Pendapat senada disampaikan Joko Priyono, mantan napiter lainnya. "Awal keterlibatan saya berawal dari aktivitas keagamaan di kampus pada 1993. Saya mengingatkan adik-adik mahasiswa untuk mempelajari agama dari guru yang jelas dan benar," pesannya.
Komitmen Bersama Melawan Radikalisme
Acara ini dihadiri langsung oleh Kepala BNPT Komjen Pol. Prof. Dr. Rycko Amelza Dahniel, M.Si beserta jajaran pimpinan BNPT. Dalam sambutannya, Rycko menegaskan bahwa paham radikal terorisme bertentangan dengan nilai-nilai kebangsaan.
"Radikalisme diawali dengan sikap intoleransi yang tidak mampu menerima perbedaan. Paham ini mengajarkan kekerasan, menebar kebencian, dan melakukan tindakan biadab terhadap sesama manusia," tegas Rycko.

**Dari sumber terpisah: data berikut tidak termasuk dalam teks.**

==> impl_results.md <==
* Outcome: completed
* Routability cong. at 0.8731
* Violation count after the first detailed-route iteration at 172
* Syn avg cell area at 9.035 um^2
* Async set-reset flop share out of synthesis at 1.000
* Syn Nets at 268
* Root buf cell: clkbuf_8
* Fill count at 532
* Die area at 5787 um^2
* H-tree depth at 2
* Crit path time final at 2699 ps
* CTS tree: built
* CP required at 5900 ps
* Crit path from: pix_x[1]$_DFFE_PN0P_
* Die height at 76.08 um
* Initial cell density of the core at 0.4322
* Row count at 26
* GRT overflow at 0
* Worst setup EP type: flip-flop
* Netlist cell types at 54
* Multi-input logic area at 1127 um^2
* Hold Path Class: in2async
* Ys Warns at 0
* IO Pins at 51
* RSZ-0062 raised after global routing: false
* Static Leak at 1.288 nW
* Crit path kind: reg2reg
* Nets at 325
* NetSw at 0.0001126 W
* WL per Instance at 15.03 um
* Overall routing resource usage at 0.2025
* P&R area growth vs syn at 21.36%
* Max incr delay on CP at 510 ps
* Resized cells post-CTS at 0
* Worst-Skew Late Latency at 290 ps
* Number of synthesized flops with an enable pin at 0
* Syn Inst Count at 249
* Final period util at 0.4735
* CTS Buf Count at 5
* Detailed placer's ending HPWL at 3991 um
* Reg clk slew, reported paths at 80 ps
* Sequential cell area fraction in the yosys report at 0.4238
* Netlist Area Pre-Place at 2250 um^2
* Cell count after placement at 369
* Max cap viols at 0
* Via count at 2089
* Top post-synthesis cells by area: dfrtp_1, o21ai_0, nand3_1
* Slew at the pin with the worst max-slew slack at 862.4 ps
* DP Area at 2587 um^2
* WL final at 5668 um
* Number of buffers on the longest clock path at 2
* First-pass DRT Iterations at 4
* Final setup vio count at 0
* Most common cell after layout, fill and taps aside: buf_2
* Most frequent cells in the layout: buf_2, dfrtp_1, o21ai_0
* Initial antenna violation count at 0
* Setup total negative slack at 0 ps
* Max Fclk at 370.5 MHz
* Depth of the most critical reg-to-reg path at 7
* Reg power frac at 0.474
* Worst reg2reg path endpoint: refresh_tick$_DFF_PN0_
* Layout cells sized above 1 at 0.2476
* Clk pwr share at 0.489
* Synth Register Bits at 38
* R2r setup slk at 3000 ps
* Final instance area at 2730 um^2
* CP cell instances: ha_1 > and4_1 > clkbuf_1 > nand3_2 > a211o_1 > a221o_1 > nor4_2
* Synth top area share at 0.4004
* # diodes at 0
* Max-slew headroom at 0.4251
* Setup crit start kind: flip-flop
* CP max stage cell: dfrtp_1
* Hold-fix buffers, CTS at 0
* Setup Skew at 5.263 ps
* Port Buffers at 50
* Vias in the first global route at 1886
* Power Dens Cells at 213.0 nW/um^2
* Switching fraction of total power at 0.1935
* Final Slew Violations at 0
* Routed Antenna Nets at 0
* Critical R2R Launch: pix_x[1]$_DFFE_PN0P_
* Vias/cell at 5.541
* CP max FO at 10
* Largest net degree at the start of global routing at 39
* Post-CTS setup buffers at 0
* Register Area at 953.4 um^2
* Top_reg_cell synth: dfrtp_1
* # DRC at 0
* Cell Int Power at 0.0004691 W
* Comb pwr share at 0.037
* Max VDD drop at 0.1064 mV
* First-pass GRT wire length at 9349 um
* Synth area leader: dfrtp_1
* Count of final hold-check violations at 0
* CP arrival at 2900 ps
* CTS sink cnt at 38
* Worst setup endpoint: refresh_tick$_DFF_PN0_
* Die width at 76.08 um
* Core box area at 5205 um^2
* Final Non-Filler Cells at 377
### src/rtl/tdm_pkg.sv
// Shared TDM definitions: frame-lock FSM encoding and slot-width helper.
// Used by the demux here and by the matching mux/serialiser.
package tdm_pkg;

    typedef enum logic {
        HUNT   = 1'b0,
        LOCKED = 1'b1
    } tdm_state_e;

    // Slot counter width for n slots; at least one bit so a 2-slot frame still counts.
    function automatic int unsigned slot_width(input int unsigned n);
        return (n <= 2) ? 1 : $clog2(n);
    endfunction

endpackage

### src/rtl/tdm_slot_counter.sv
// Frame slot counter: loads 1 on a frame start, advances per beat and wraps after N_CH-1.
// last is registered alongside slot so the final slot is known without a decode.
module tdm_slot_counter
    import tdm_pkg::*;
#(
    parameter int unsigned N_CH   = 4,
    parameter int unsigned SLOT_W = slot_width(N_CH)
) (
    input  logic              clk,
    input  logic              rst,
    input  logic              en,
    input  logic              clear_to_one,
    output logic [SLOT_W-1:0] slot,
    output logic              last
);

    always_ff @(posedge clk or posedge rst) begin
        if (rst) begin
            slot <= '0;
            last <= 1'b0;
        end else if (clear_to_one) begin
            slot <= SLOT_W'(1);
            last <= (N_CH == 2);
        end else if (en) begin
            if (last) begin
                slot <= '0;
                last <= 1'b0;
            end else begin
                slot <= slot + SLOT_W'(1);
                last <= (slot == SLOT_W'(N_CH - 2));
            end
        end
    end

endmodule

Kepala BNPT juga menyampaikan apresiasi tinggi kepada Universitas Semarang sebagai pelopor kampus kebangsaan. "USM telah menjadi pelopor dalam menjaga nilai-nilai keindonesiaan dan membangun infrastruktur preventif terhadap radikalisme," pungkasnya.
Seminar ini tidak hanya menjadi ajang pemecahan rekor, tetapi juga simbol harapan baru dalam upaya deradikalisasi dan pembangunan perdamaian di Indonesia. Keberhasilan 20 mantan napiter ini membuktikan bahwa proses rekonsiliasi dan reintegrasi sosial merupakan bagian penting dalam memutus mata rantai radikalisme.